- Born: 25 April 2006 (age 20) Kazakhstan

Gymnastics career
- Discipline: Rhythmic gymnastics
- Country represented: Kazakhstan (2023-present)
- Head coaches: Inna Bystrova, Elvira Agliulina, Oksana Rozanova
- Medal record
Rhythmic gymnastics
Representing Kazakhstan
| Event | 1st | 2nd | 3rd |
| Asian Championships | 0 | 1 | 3 |
| FIG World Cup | 0 | 1 | 1 |
| Total | 0 | 2 | 4 |
Asian Championships
| Silver medal – second place | 2023 Manila | Team |
| Bronze medal – third place | 2023 Manila | 5 Hoops |
| Bronze medal – third place | 2023 Manila | 3 Ribbons + 2 Balls |
| Bronze medal – third place | 2024 Tashkent | Group All-Around |
| Bronze medal – third place | 2024 Tashkent | 5 Hoops |

= Ayaulym Kadir =

Kazakh rhythmic gymnast

Ayaulym Kadir (born 25 April 2006) is a Kazakh rhythmic gymnast, member of the national group.

== Career ==
Ayaulym became a starter in the group in 2023, winning silver with 5 hoops and bronze with 3 ribbons & 2 balls at the World Cup in Tashkent. Later she finished 12th in the All-Around, and 7th with 3 ribbons & 2 balls in Portimão.

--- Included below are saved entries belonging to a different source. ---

<file path="config.mk">
export PLATFORM = sky130hd
export DESIGN_NAME = rle_sprite_colour_format_convert
export DESIGN_NICKNAME = d
export VERILOG_FILES = /design/src/rtl/core/rsc_pkg.sv /design/src/rtl/core/rsc_pix_conv.sv /design/src/rtl/core/rle_sprite_colour_format_convert.sv
export SDC_FILE = /design/constraint.sdc
export NUM_CORES = 1
export LEC_CHECK = 0
export ABC_AREA = 1
export BUFFER_PORTS_ARGS = -buffer_cell sky130_fd_sc_hd__buf_2
export CAP_MARGIN = 10
export CORE_UTILIZATION = 50
export DETAILED_ROUTE_END_ITERATION = 7
export PLACE_DENSITY = 0.75
export REMOVE_ABC_BUFFERS = 1
export SYNTH_ARGS = -nofsm -noshare
export SYNTH_HDL_FRONTEND = slang
export SYNTH_HIERARCHICAL = 1
export SYNTH_SLANG_ARGS = --single-unit
</file>
<file path="constraint.sdc">
create_clock -name i_clk -period 2.4 [get_ports i_clk]
set_input_delay 0.12 -clock i_clk [delete_from_list [all_inputs] [get_ports i_clk]]
set_output_delay 0.12 -clock i_clk [all_outputs]
set_load 0.05 [all_outputs]
</file>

Competing at the Asian Championships in Manila she was 4th in the All-Around and won silver in teams along Aruzhan Kassenova, Aidana Shayakhmetova, Aruzhan Kalsayeva, Assel Shukirbay and individuals Elzhana Taniyeva, Aibota Yertaikyzy, Milana Parfilova, as well as bronze in both event finals. In July, the group placed 11th at the World Cup in Cluj-Napoca. Selected for the World Championships in Valencia she was 20th in the All-Around, 16th with 5 hoops and 23rd with 3 ribbons & 2 balls.